Con el nuevo periodo de aplicación de la PAC 2023–2027, Aragón se convierte en territorio pionero al implementar un modelo de intervención más focalizado, justo y adaptado a los retos climáticos, sociales y económicos del medio rural. Este nuevo marco estratégico, conocido como PEPAC, introduce importantes novedades en la gestión de las ayudas y reorienta las prioridades hacia una política agraria más sostenible, innovadora y equitativa.
Una renta básica redistributiva y socialmente más justa
Uno de los grandes cambios es la desaparición del antiguo “régimen de pago básico”, sustituido ahora por una renta básica para la sostenibilidad, calculada por regiones en función del tipo de uso del suelo (secano, regadío, pastos, etc.) y sin referencias históricas. Esto elimina privilegios anteriores y genera un modelo más vinculado a la producción real.

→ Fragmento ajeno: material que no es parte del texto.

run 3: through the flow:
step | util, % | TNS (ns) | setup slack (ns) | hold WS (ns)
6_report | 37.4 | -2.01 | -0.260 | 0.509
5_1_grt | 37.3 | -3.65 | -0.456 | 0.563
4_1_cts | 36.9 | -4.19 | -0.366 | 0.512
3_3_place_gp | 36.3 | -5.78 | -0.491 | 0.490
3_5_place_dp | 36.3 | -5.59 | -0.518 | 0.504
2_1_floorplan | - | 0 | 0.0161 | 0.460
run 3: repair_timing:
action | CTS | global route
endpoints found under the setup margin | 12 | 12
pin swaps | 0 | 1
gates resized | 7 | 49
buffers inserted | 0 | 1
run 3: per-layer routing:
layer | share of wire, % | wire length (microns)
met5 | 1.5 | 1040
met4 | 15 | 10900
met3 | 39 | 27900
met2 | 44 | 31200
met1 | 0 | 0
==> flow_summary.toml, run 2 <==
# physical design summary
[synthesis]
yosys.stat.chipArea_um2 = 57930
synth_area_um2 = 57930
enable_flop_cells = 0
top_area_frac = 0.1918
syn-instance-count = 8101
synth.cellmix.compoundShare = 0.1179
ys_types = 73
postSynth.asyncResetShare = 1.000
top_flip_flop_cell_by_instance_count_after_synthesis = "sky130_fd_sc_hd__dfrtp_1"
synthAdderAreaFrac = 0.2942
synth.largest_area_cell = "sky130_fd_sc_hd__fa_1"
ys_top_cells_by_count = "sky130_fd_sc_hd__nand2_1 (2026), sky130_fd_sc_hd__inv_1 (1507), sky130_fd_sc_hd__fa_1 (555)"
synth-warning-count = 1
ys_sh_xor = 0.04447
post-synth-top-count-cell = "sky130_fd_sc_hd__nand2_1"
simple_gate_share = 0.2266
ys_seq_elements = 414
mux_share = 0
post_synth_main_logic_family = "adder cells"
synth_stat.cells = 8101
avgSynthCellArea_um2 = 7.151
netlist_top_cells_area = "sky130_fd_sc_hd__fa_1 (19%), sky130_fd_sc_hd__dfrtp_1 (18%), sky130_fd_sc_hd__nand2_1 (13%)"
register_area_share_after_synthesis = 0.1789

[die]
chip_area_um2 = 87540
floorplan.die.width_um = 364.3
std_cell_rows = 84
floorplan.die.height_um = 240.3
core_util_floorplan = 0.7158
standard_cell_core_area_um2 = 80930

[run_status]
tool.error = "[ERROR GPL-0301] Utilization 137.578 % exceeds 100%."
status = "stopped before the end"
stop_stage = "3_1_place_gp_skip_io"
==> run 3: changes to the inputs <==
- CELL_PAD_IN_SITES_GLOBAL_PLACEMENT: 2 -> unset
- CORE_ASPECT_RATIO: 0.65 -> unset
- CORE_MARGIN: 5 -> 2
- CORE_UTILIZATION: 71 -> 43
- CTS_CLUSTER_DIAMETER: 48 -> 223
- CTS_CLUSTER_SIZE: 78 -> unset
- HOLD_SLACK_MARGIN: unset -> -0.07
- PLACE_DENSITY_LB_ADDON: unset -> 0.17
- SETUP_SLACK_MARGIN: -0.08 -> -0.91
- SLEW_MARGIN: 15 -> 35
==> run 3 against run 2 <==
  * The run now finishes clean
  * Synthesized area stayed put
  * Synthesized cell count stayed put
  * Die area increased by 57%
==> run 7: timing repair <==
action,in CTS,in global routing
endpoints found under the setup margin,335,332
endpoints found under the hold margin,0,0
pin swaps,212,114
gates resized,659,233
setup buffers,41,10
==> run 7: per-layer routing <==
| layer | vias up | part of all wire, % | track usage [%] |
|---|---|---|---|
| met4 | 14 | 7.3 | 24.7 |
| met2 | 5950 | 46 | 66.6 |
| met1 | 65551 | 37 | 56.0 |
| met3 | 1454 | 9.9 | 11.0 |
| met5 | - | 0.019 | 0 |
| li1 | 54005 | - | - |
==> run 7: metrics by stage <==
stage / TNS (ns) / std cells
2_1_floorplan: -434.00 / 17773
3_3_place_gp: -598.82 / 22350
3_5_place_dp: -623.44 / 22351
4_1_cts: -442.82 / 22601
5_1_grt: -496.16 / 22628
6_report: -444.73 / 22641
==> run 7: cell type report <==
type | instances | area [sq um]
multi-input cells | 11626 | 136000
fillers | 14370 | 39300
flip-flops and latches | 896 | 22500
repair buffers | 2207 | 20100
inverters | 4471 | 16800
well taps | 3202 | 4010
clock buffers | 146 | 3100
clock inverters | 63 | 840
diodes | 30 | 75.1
==> 09-20 <==
==> flow/design.v <==
module TM_ALU (
    input  wire        clk,
    input  wire        reset,
    input  wire [7:0]  AvgTxLen,
    input  wire [7:0]  InstExed,
    input  wire [7:0]  CurTxLen,
    output wire [7:0]  AvgTxLen_new,
    output wire [7:0]  InstExed_new
);
    reg [15:0] mac_result;  
    reg [7:0]  inc_result;
    reg [15:0] mac_reg;     
    reg [7:0]  inc_reg;      
    reg [7:0]  AvgTxLen_reg;  
    always @(posedge clk) begin
        if (reset) begin
            mac_reg      <= 0;
            inc_reg      <= 0;
            AvgTxLen_reg <= 0;
        end else begin
            mac_result     <= AvgTxLen * InstExed;
            mac_reg      <= mac_result + CurTxLen;
            inc_result     <= InstExed + 1;
            inc_reg      <= inc_result;
            AvgTxLen_reg <= AvgTxLen;  
        end
    end
    reg [7:0] AvgTxLen_new_reg;
    always @(posedge clk) begin
        if (reset) begin
            AvgTxLen_new_reg <= 0;
        end else begin
            if (inc_reg == 0) begin  
                AvgTxLen_new_reg <= 0;
            end else begin
                AvgTxLen_new_reg <= mac_reg / inc_reg;
            end
        end
    end
    assign AvgTxLen_new  = AvgTxLen_new_reg;
    assign InstExed_new = (reset) ? 8'b0 : AvgTxLen_reg;  
endmodule
==> flow/run.sh <==
#!/bin/bash
# the make line also repeats each setting of config.mk as NAME=value (left out here)
make -C /OpenROAD-flow-scripts/flow DESIGN_CONFIG=/design/flow/config.mk WORK_HOME=/design/flow/orfs CLKGATE_MAP_FILE= finish
==> flow/config.mk <==
export PLATFORM = sky130hd
export DESIGN_NAME = TM_ALU
export DESIGN_NICKNAME = TM_ALU
export VERILOG_FILES = /design/flow/design.v
export SDC_FILE = /design/flow/constraint.sdc
export NUM_CORES = 4
export LEC_CHECK = 0
export CAP_MARGIN = 20
export CORE_MARGIN = 2
export CORE_UTILIZATION = 71
export CTS_CLUSTER_DIAMETER = 37
export CTS_CLUSTER_SIZE = 22
export HOLD_SLACK_MARGIN = 0.29
export SETUP_SLACK_MARGIN = 4.06
export SLEW_MARGIN = 20
==> flow/constraint.sdc <==
create_clock -name core_clock -period 16.3 [get_ports {clk}]
set_input_delay 3.2600 -clock core_clock [delete_from_list [all_inputs] [get_ports {clk}]]
set_output_delay 3.2600 -clock core_clock [all_outputs]
set_load 0.01 [all_outputs]
==> inputs of 07-23, as changes to 09-20 <==
==> flow/config.mk (replaced) <==
export PLATFORM = sky130hd
export DESIGN_NAME = TM_ALU
export DESIGN_NICKNAME = TM_ALU
export VERILOG_FILES = /design/flow/design.v
export SDC_FILE = /design/flow/constraint.sdc
export NUM_CORES = 4
export LEC_CHECK = 0
export CAP_MARGIN = 20
export CORE_MARGIN = 2
export CORE_UTILIZATION = 40
export SLEW_MARGIN = 20
==> flow/constraint.sdc (replaced) <==
create_clock -name core_clock -period 29.0 [get_ports {clk}]
set_input_delay 5.8000 -clock core_clock [delete_from_list [all_inputs] [get_ports {clk}]]
set_output_delay 5.8000 -clock core_clock [all_outputs]
set_load 0.01 [all_outputs]
==> inputs of 03-21, as changes to 09-20 <==
==> flow/config.mk (replaced) <==
export PLATFORM = sky130hd
export DESIGN_NAME = TM_ALU
export DESIGN_NICKNAME = TM_ALU
export VERILOG_FILES = /design/flow/design.v
export SDC_FILE = /design/flow/constraint.sdc
export NUM_CORES = 4
export LEC_CHECK = 0
export CAP_MARGIN = 20
export CORE_MARGIN = 2
export CORE_UTILIZATION = 50
export SETUP_SLACK_MARGIN = 4.39
export SLEW_MARGIN = 20
==> flow/constraint.sdc (replaced) <==
create_clock -name core_clock -period 16.2 [get_ports {clk}]
set_input_delay 3.2400 -clock core_clock [delete_from_list [all_inputs] [get_ports {clk}]]
set_output_delay 3.2400 -clock core_clock [all_outputs]
set_load 0.01 [all_outputs]
==> inputs of 04-14, as changes to 09-20 <==
==> flow/config.mk (replaced) <==
export PLATFORM = sky130hd
export DESIGN_NAME = TM_ALU
export DESIGN_NICKNAME = TM_ALU
export VERILOG_FILES = /design/flow/design.v
export SDC_FILE = /design/flow/constraint.sdc
export NUM_CORES = 4
export LEC_CHECK = 0
export CAP_MARGIN = 20
export CORE_MARGIN = 2
export CORE_UTILIZATION = 58
export SLEW_MARGIN = 20
==> flow/constraint.sdc (replaced) <==
create_clock -name core_clock -period 16.2 [get_ports {clk}]
set_input_delay 3.2400 -clock core_clock [delete_from_list [all_inputs] [get_ports {clk}]]
set_output_delay 3.2400 -clock core_clock [all_outputs]
set_load 0.01 [all_outputs]
==> notes <==
In 07-23 the hold slack is lower than in 03-21, by 0.0028 ns. Setup slack: 03-21 is lower than 07-23 (12 ns). In 03-21 the cell count is higher than in 07-23, by 18%. In synthesized cell count, 09-20 and 03-21 do not differ. Core utilization: 03-21 is higher than 07-23 (29 points). Maximum frequency: 07-23 is lower than 03-21 (2.3%). 09-20 failed in 3_5_place_dp. 03-21 produced a layout that fails on setup timing. 04-14 did not get past 5_1_grt on GRT-0232. 07-23 ran to the end with no violations. Register-to-register slack: 03-21 is worse than 07-23 (12 ns). Against 03-21, the sequential share of layout area of 07-23 is higher by 2.6 points.

========
==> inputs of job 1011 <==
Starts from the design.v that is shown in full above.
Settings: LEC_CHECK=0, CAP_MARGIN=20, CORE_MARGIN=2, CORE_UTILIZATION=66, SETUP_SLACK_MARGIN=-1.87, SLEW_MARGIN=20; clock period 24.3 ns.
run.sh (not shown) runs the stock make flow with config.mk's settings and CLKGATE_MAP_FILE=.
==> inputs of job 5064, as changes to job 1011 <==
Settings changed: ABC_AREA from default to 1, CORE_MARGIN 2 to 5, CORE_UTILIZATION 66 to 68, HOLD_SLACK_MARGIN from default to 0.06, PLACE_DENSITY from default to 0.42, SETUP_SLACK_MARGIN -1.87 to -2.0.
==> flow/constraint.sdc (replaced) <==
create_clock -name core_clock -period 30.0 [get_ports {clk}]
set_input_delay 6.0000 -clock core_clock [delete_from_list [all_inputs] [get_ports {clk}]]
set_output_delay 6.0000 -clock core_clock [all_outputs]
set_load 0.01 [all_outputs]
==> inputs of job 2544, as changes to job 1011 <==
Settings changed: ABC_AREA from default to 1, CORE_UTILIZATION 66 to 72, CTS_CLUSTER_DIAMETER from default to 191, PLACE_DENSITY from default to 0.65, SETUP_SLACK_MARGIN -1.87 to -2.0.
==> flow/constraint.sdc (replaced) <==
create_clock -name core_clock -period 23.6 [get_ports {clk}]
set_input_delay 4.7200 -clock core_clock [delete_from_list [all_inputs] [get_ports {clk}]]
set_output_delay 4.7200 -clock core_clock [all_outputs]
set_load 0.01 [all_outputs]
==> comparison <==
Job 1011 died in global routing. Job 5064 went through all stages and came out clean. Job 2544 aborted during clock tree synthesis.
In job 1011 the synthesized cell count is smaller than in job 5064, by 21%.
Area after synthesis: job 1011 is smaller than job 5064 (2.7%).
Against job 5064, the die area of job 2544 is lower by 14%.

Además, se incorpora un complemento redistributivo obligatorio para explotaciones pequeñas y medianas, que perciben más ayuda por hectárea en sus primeras superficies. Junto a ello, se establece una ayuda complementaria para jóvenes agricultores, con el objetivo de facilitar el relevo generacional, uno de los retos estructurales más urgentes del campo aragonés.
Eco-régimen: las prácticas sostenibles entran en el corazón de la PAC
Por primera vez, se activa un eco-régimen voluntario pero muy incentivado económicamente, que sustituye al anterior “pago verde”. Se trata de una ayuda anual a cambio de compromisos agroambientales, con prácticas adaptadas a las condiciones del territorio aragonés.
Entre estas prácticas se encuentran: la rotación de cultivos con especies mejorantes, el pastoreo extensivo, el mantenimiento de superficies con biodiversidad o el uso de cubiertas vegetales en cultivos leñosos. Aragón, con su diversidad de agroecosistemas, podrá acogerse a múltiples prácticas que fortalecen la sostenibilidad agraria.
Un nuevo modelo de ayuda asociada orientado a sectores estratégicos
El nuevo PEPAC refuerza las ayudas asociadas a la producción en sectores con dificultades o considerados estratégicos. En el caso de Aragón, destacan las ayudas al ovino-caprino, al vacuno extensivo, a los cultivos proteicos y a determinados sectores ganaderos que dependen del pasto natural.
Estas ayudas ya no se conceden automáticamente por producir, sino que exigen compromisos vinculados al tipo de manejo, la alimentación del ganado o el uso eficiente de los recursos. Es decir, se premia una producción sostenible, eficiente y que mantenga el tejido socioeconómico rural.